ステップ2. インスタンスにCodeDeployエージェントをインストール

ホームディレクトリに移動して、まずはRubyをインストールします。

$ cd /home/ec2-user
$ sudo yum install ruby

次にCodeDeployエージェントインストーラをダウンロードします。

$ wget https://bucket-name.s3.region-identifier.amazonaws.com/latest/install

bucket-nameはリージョンのリソースキットバケット名のことで、region-identifierはリージョンの識別子を指します。→ 各リージョンのバケット名と識別子

東京リージョンの場合は以下のコマンドを実行すればOKです。

$ wget https://aws-codedeploy-ap-northeast-1.s3.ap-northeast-1.amazonaws.com/latest/install

最後にインストールファイルに実行権限を設定し、CodeDeployエージェントをインストールします。

$ sudo chmod +x ./install
$ sudo ./install auto

CodeDeployエージェントがインストールされていることを確認できればインストール完了です。

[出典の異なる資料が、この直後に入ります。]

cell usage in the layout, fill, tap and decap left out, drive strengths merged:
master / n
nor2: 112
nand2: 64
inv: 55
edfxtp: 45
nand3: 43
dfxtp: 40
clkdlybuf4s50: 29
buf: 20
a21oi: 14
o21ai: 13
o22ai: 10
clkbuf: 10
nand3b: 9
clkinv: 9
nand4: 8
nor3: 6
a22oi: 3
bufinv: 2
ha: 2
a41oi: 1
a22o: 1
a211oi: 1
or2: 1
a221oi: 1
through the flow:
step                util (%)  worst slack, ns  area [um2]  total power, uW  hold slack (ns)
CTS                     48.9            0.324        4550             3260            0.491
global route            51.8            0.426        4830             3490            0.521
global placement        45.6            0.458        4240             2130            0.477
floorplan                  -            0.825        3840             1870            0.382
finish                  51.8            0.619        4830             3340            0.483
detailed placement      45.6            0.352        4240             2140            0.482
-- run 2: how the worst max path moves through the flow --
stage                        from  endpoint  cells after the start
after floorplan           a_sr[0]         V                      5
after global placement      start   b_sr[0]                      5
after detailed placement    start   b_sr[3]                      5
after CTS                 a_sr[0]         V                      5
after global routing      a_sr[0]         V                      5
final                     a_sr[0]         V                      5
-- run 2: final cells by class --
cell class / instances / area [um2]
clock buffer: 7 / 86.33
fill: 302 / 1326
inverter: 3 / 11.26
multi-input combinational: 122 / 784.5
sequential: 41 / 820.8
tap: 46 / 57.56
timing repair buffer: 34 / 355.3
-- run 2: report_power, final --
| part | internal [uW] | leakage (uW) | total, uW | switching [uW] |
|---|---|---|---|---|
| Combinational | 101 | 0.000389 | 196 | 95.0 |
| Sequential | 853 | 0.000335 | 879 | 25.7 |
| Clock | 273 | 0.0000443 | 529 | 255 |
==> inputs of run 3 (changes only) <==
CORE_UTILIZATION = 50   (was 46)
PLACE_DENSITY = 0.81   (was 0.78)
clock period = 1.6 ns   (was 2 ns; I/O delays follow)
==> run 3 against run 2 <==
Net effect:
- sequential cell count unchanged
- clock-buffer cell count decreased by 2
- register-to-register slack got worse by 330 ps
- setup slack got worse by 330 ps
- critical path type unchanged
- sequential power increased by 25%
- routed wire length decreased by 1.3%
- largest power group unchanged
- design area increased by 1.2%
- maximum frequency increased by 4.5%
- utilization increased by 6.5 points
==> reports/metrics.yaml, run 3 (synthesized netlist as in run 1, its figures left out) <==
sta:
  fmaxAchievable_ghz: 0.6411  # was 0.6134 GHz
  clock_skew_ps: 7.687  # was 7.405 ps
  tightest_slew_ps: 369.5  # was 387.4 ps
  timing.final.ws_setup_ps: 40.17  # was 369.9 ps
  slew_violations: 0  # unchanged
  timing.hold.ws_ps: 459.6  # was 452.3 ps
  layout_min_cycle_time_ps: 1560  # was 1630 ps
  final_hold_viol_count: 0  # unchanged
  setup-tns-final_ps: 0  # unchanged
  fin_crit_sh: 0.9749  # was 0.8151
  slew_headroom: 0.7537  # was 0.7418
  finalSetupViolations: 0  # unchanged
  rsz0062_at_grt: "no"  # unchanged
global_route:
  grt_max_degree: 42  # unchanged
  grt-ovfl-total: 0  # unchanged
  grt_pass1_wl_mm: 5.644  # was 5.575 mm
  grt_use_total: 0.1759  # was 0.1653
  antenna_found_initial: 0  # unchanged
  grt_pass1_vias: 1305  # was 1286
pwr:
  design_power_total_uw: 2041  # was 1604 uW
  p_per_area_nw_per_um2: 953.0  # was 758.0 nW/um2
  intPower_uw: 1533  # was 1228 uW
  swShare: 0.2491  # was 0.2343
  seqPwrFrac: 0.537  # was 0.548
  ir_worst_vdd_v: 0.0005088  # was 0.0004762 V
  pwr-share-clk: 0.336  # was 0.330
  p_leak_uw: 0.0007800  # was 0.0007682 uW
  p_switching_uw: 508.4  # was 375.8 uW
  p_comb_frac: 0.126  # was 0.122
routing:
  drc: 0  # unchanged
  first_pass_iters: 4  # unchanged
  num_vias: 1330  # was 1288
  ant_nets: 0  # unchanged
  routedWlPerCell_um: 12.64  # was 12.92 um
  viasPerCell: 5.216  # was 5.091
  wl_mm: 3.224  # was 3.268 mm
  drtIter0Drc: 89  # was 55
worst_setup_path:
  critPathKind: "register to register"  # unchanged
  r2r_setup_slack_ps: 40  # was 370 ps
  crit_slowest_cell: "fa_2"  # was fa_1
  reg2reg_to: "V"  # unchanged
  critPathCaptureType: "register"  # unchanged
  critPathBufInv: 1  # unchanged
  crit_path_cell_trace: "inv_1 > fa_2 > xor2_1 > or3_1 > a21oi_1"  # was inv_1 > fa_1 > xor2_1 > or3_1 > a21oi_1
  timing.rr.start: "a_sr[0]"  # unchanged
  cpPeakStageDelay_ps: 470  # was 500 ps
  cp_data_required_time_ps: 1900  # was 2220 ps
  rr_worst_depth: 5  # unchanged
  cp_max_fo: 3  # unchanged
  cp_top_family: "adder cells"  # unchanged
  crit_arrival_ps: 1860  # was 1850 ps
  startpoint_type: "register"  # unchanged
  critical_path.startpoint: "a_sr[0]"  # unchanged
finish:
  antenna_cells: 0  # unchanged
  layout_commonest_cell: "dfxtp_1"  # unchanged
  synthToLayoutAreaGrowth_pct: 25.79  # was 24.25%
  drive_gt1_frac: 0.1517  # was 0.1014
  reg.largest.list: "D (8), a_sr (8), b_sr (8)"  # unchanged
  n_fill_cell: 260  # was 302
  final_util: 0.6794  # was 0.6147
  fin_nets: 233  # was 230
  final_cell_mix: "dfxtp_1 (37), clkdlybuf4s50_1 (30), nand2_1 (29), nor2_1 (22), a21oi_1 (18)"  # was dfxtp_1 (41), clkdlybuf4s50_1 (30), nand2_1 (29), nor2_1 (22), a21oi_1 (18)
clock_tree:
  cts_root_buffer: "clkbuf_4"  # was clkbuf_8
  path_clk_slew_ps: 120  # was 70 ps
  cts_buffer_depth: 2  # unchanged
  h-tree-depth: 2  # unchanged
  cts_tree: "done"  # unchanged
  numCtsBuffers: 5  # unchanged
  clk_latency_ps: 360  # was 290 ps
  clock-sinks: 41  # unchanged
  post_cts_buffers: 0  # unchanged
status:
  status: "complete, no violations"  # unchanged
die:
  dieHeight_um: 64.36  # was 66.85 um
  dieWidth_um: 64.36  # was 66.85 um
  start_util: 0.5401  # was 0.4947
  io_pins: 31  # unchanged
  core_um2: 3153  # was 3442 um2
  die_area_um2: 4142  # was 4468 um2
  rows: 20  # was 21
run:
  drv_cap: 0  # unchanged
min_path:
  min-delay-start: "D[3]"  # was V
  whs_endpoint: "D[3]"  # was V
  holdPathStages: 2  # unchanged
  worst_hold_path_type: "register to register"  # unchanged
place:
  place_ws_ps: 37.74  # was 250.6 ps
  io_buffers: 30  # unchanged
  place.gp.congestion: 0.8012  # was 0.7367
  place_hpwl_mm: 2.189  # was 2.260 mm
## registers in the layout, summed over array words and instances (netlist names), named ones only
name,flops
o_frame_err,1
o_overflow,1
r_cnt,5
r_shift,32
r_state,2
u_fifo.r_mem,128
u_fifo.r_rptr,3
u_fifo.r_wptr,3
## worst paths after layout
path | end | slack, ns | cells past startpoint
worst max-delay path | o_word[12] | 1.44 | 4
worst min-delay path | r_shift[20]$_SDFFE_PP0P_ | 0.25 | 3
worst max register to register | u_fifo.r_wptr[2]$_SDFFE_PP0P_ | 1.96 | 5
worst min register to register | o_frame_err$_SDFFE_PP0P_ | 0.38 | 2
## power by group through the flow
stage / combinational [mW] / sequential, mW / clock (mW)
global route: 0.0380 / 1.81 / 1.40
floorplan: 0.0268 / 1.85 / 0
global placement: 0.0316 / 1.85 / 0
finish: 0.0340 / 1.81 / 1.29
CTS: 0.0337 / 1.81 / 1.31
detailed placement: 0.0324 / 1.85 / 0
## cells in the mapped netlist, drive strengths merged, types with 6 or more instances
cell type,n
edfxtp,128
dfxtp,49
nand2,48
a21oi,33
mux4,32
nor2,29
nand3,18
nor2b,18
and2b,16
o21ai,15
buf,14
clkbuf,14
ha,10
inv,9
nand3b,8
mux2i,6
`src/rtl/wb_initiator_pkg.sv`:
```
// Shared types and constants for the Wishbone B4 initiator.
// State encoding, response status codes and a counter-width helper.
package wb_initiator_pkg;

  typedef enum logic [2:0] {
    StIdle,
    StStrobe,
    StWaitAck,
    StBackoff,
    StResp
  } wb_state_e;

  localparam logic [1:0] ST_OK      = 2'b00;
  localparam logic [1:0] ST_ERR     = 2'b01;
  localparam logic [1:0] ST_RTY     = 2'b10;
  localparam logic [1:0] ST_TIMEOUT = 2'b11;

  // Bits needed to hold 0..max_val, never less than one.
  function automatic int unsigned cnt_width(input int unsigned max_val);
    return (max_val == 0) ? 1 : $clog2(max_val + 1);
  endfunction

endpackage

```
`src/rtl/wb_initiator_if.sv`:
```
// Pipelined Wishbone B4 bus bundle between one initiator and one responder.
// The initiator drives the request side; the responder drives data and terminations.
interface wb_initiator_if #(
  parameter int unsigned ADDR_WIDTH = 32
) ();

  logic                  cyc;
  logic                  stb;
  logic                  we;
  logic [ADDR_WIDTH-1:0] adr;
  logic [3:0]            sel;
  logic [31:0]           dat_w;
  logic [31:0]           dat_r;
  logic                  ack;
  logic                  err;
  logic                  rty;
  logic                  stall;

  modport master (
    output cyc, stb, we, adr, sel, dat_w,
    input  dat_r, ack, err, rty, stall
  );

  modport slave (
    input  cyc, stb, we, adr, sel, dat_w,
    output dat_r, ack, err, rty, stall
  );

endinterface

```
`src/rtl/wb_initiator_timer.sv`:
```
// Loadable saturating down-counter used as the bus-cycle watchdog.
// expired_o flags the last enabled cycle before the count would reach zero.
module wb_initiator_timer #(
  parameter int unsigned Width = 8
) (
  input  logic             clk_i,
  input  logic             rst_n_i,
  input  logic             clr_i,
  input  logic             load_i,
  input  logic             en_i,
  input  logic [Width-1:0] load_val_i,
  output logic             expired_o
);

  logic [Width-1:0] cnt_q, cnt_d;

  always_comb begin
    cnt_d = cnt_q;
    if (clr_i) begin
      cnt_d = '0;
    end else if (load_i) begin
      cnt_d = load_val_i;
    end else if (en_i && (cnt_q != '0)) begin
      cnt_d = cnt_q - 1'b1;
    end
  end

  always_ff @(posedge clk_i) begin
    if (!rst_n_i) begin
      cnt_q <= '0;
    end else begin
      cnt_q <= cnt_d;
    end
  end

  assign expired_o = en_i && (cnt_q == Width'(1));

endmodule

```
`src/rtl/wb_initiator.sv`:
```
// Wishbone B4 pipelined initiator: turns single-beat local commands into bus cycles,
// with bounded retry on rty and a watchdog timeout, returning one response per command.
module wb_initiator
  import wb_initiator_pkg::*;
#(
  parameter int unsigned ADDR_WIDTH = 32,
  parameter int unsigned TIMEOUT    = 255,
  parameter int unsigned MAX_RETRY  = 3
) (
  input  logic                  clk_i,
  input  logic                  rst_n_i,

  input  logic                  cmd_valid_i,
  output logic                  cmd_ready_o,
  input  logic                  cmd_we_i,
  input  logic [ADDR_WIDTH-1:0] cmd_adr_i,
  input  logic [31:0]           cmd_dat_i,
  input  logic [3:0]            cmd_sel_i,

  output logic                  rsp_valid_o,
  output logic [31:0]           rsp_dat_o,
  output logic [1:0]            rsp_status_o,

  wb_initiator_if.master        wb
);

  localparam int unsigned TW = cnt_width(TIMEOUT);
  localparam int unsigned RW = cnt_width(MAX_RETRY);

  wb_state_e             state_q;
  logic                  cyc_q, stb_q, we_q;
  logic [ADDR_WIDTH-1:0] adr_q;
  logic [3:0]            sel_q;
  logic [31:0]           dat_q;
  logic [RW-1:0]         retry_q;
  logic                  rsp_valid_q;
  logic [31:0]           rsp_dat_q;
  logic [1:0]            rsp_status_q;

  logic                  bus_live;
  logic                  term;
  logic                  tmo;
  logic                  retry_ok;
  logic                  fin;
  logic                  backoff;
  logic [1:0]            fin_status;
  logic [31:0]           fin_dat;
  logic                  tmr_expired;
  logic [TW-1:0]         tmr_load_val;

  assign tmr_load_val = TW'(TIMEOUT);

  // Timer reloads while idle or backing off, so every attempt gets a fresh budget.
  wb_initiator_timer #(
    .Width (TW)
  ) u_timer (
    .clk_i      (clk_i),
    .rst_n_i    (rst_n_i),
    .clr_i      (state_q == StResp),
    .load_i     ((state_q == StIdle) || (state_q == StBackoff)),
    .en_i       (bus_live),
    .load_val_i (tmr_load_val),
    .expired_o  (tmr_expired)
  );

  // Terminations only count once the request is accepted (stall low) or pending.
  always_comb begin
    bus_live   = (state_q == StStrobe) || (state_q == StWaitAck);
    term       = bus_live && ((state_q == StWaitAck) || !wb.stall) &&
                 (wb.ack || wb.err || wb.rty);
    tmo        = bus_live && (TIMEOUT != 0) && tmr_expired;
    retry_ok   = 32'(retry_q) < MAX_RETRY;
    fin        = 1'b0;
    backoff    = 1'b0;
    fin_status = ST_OK;
    fin_dat    = '0;
    if (term) begin
      if (wb.err) begin
        fin        = 1'b1;
        fin_status = ST_ERR;
      end else if (wb.rty) begin
        if (retry_ok) begin
          backoff = 1'b1;
        end else begin
          fin        = 1'b1;
          fin_status = ST_RTY;
        end
      end else begin
        fin        = 1'b1;
        fin_status = ST_OK;
        fin_dat    = we_q ? 32'h0 : wb.dat_r;
      end
    end else if (tmo) begin
      fin        = 1'b1;
      fin_status = ST_TIMEOUT;
    end
  end

  always_ff @(posedge clk_i) begin
    if (!rst_n_i) begin
      state_q      <= StIdle;
      cyc_q        <= 1'b0;
      stb_q        <= 1'b0;
      we_q         <= 1'b0;
      adr_q        <= '0;
      sel_q        <= '0;
      dat_q        <= '0;
      retry_q      <= '0;
      rsp_valid_q  <= 1'b0;
      rsp_dat_q    <= '0;
      rsp_status_q <= ST_OK;
    end else begin
      rsp_valid_q <= 1'b0;
      case (state_q)
        StIdle: begin
          if (cmd_valid_i) begin
            we_q    <= cmd_we_i;
            adr_q   <= cmd_adr_i;
            dat_q   <= cmd_dat_i;
            sel_q   <= cmd_sel_i;
            retry_q <= '0;
            cyc_q   <= 1'b1;
            stb_q   <= 1'b1;
            state_q <= StStrobe;
          end
        end
        StStrobe, StWaitAck: begin
          if (fin) begin
            cyc_q        <= 1'b0;
            stb_q        <= 1'b0;
            rsp_valid_q  <= 1'b1;
            rsp_status_q <= fin_status;
            rsp_dat_q    <= fin_dat;
            state_q      <= StResp;
          end else if (backoff) begin
            retry_q <= retry_q + 1'b1;
            cyc_q   <= 1'b0;
            stb_q   <= 1'b0;
            state_q <= StBackoff;
          end else if ((state_q == StStrobe) && !wb.stall) begin
            stb_q   <= 1'b0;
            state_q <= StWaitAck;
          end
        end
        StBackoff: begin
          cyc_q   <= 1'b1;
          stb_q   <= 1'b1;
          state_q <= StStrobe;
        end
        StResp: begin
          state_q <= StIdle;
        end
        default: begin
          cyc_q   <= 1'b0;
          stb_q   <= 1'b0;
          state_q <= StIdle;
        end
      endcase
    end
  end

  assign cmd_ready_o  = (state_q == StIdle) && rst_n_i;

  assign wb.cyc       = cyc_q;
  assign wb.stb       = stb_q;
  assign wb.we        = we_q;
  assign wb.adr       = adr_q;
  assign wb.sel       = sel_q;
  assign wb.dat_w     = dat_q;

  assign rsp_valid_o  = rsp_valid_q;
  assign rsp_dat_o    = rsp_dat_q;
  assign rsp_status_o = rsp_status_q;

endmodule

```
`src/flat_wrapper.sv`:
```
// flat-port wrapper written by rule: the top's interface ports become plain ports
module wb_initiator_flat import wb_initiator_pkg::*;
#(
  parameter int unsigned ADDR_WIDTH = 32,
  parameter int unsigned TIMEOUT    = 255,
  parameter int unsigned MAX_RETRY  = 3
)
  (clk_i, rst_n_i, cmd_valid_i, cmd_ready_o, cmd_we_i, cmd_adr_i, cmd_dat_i, cmd_sel_i, rsp_valid_o, rsp_dat_o, rsp_status_o, wb_cyc, wb_stb, wb_we, wb_adr, wb_sel, wb_dat_w, wb_dat_r, wb_ack, wb_err, wb_rty, wb_stall);
  wb_initiator_if #(.ADDR_WIDTH(ADDR_WIDTH)) wb_i ();
  input  logic clk_i;
  input  logic rst_n_i;
  input  logic cmd_valid_i;
  output logic cmd_ready_o;
  input  logic cmd_we_i;
  input  logic [ADDR_WIDTH-1:0] cmd_adr_i;
  input  logic [31:0] cmd_dat_i;
  input  logic [3:0] cmd_sel_i;
  output logic rsp_valid_o;
  output logic [31:0] rsp_dat_o;
  output logic [1:0] rsp_status_o;
  output wire logic [$bits(wb_i.cyc)-1:0] wb_cyc;
  output wire logic [$bits(wb_i.stb)-1:0] wb_stb;
  output wire logic [$bits(wb_i.we)-1:0] wb_we;
  output wire logic [$bits(wb_i.adr)-1:0] wb_adr;
  output wire logic [$bits(wb_i.sel)-1:0] wb_sel;
  output wire logic [$bits(wb_i.dat_w)-1:0] wb_dat_w;
  input wire logic [$bits(wb_i.dat_r)-1:0] wb_dat_r;
  input wire logic [$bits(wb_i.ack)-1:0] wb_ack;
  input wire logic [$bits(wb_i.err)-1:0] wb_err;
  input wire logic [$bits(wb_i.rty)-1:0] wb_rty;
  input wire logic [$bits(wb_i.stall)-1:0] wb_stall;
  assign wb_cyc = wb_i.cyc;
  assign wb_stb = wb_i.stb;
  assign wb_we = wb_i.we;
  assign wb_adr = wb_i.adr;
  assign wb_sel = wb_i.sel;
  assign wb_dat_w = wb_i.dat_w;
  assign wb_i.dat_r = wb_dat_r;
  assign wb_i.ack = wb_ack;
  assign wb_i.err = wb_err;
  assign wb_i.rty = wb_rty;
  assign wb_i.stall = wb_stall;
  wb_initiator #(.ADDR_WIDTH(ADDR_WIDTH), .TIMEOUT(TIMEOUT), .MAX_RETRY(MAX_RETRY)) u_core (.clk_i(clk_i), .rst_n_i(rst_n_i), .cmd_valid_i(cmd_valid_i), .cmd_ready_o(cmd_ready_o), .cmd_we_i(cmd_we_i), .cmd_adr_i(cmd_adr_i), .cmd_dat_i(cmd_dat_i), .cmd_sel_i(cmd_sel_i), .rsp_valid_o(rsp_valid_o), .rsp_dat_o(rsp_dat_o), .rsp_status_o(rsp_status_o), .wb(wb_i));
endmodule
```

systemctl status codedeploy-agent

【参考】
コマンドラインを使用してCodeDeployエージェントをインストールする
https://docs.aws.amazon.com/ja_jp/codedeploy/latest/userguide/codedeploy-agent-operations-install-cli.html

ステップ3. appspec.yml ファイルを作成

任意のディレクトリに下記のappspec.ymlファイルを作成します。
今回は下記のようなファイル構成で作業をしていきます。

/ 
├── appspec.yml
└── scripts
    └── apache-install.sh

EC2/オンプレミスデプロイのAppSpecファイルは、ローカルデプロイを実行しない限りappspec.ymlという名前にする必要があるので注意してください。

version: 0.0
os: linux
files:
  - source: ./
    destination: /var/www/codedeploy
hooks:
  AfterInstall:
    - location: scripts/apache-install.sh
      runas: ec2-user
  • source:デプロイパッケージ内のコピー元のファイルやディレクトリを指定します。
  • destination:source で指定したファイルやディレクトリをコピー先の場所を指定します。
  • AfterInstall:インスタンスにファイルがコピーされた後に実行されるスクリプトやコマンドを指定します。
  • location:実行するスクリプトのパスを指定します。

デプロイ時にライフサイクルイベントを実行するにはフックセクションを使用します。
今回はApacheをインストールするので、 AfterInstall ライフサイクルイベントを使用しています。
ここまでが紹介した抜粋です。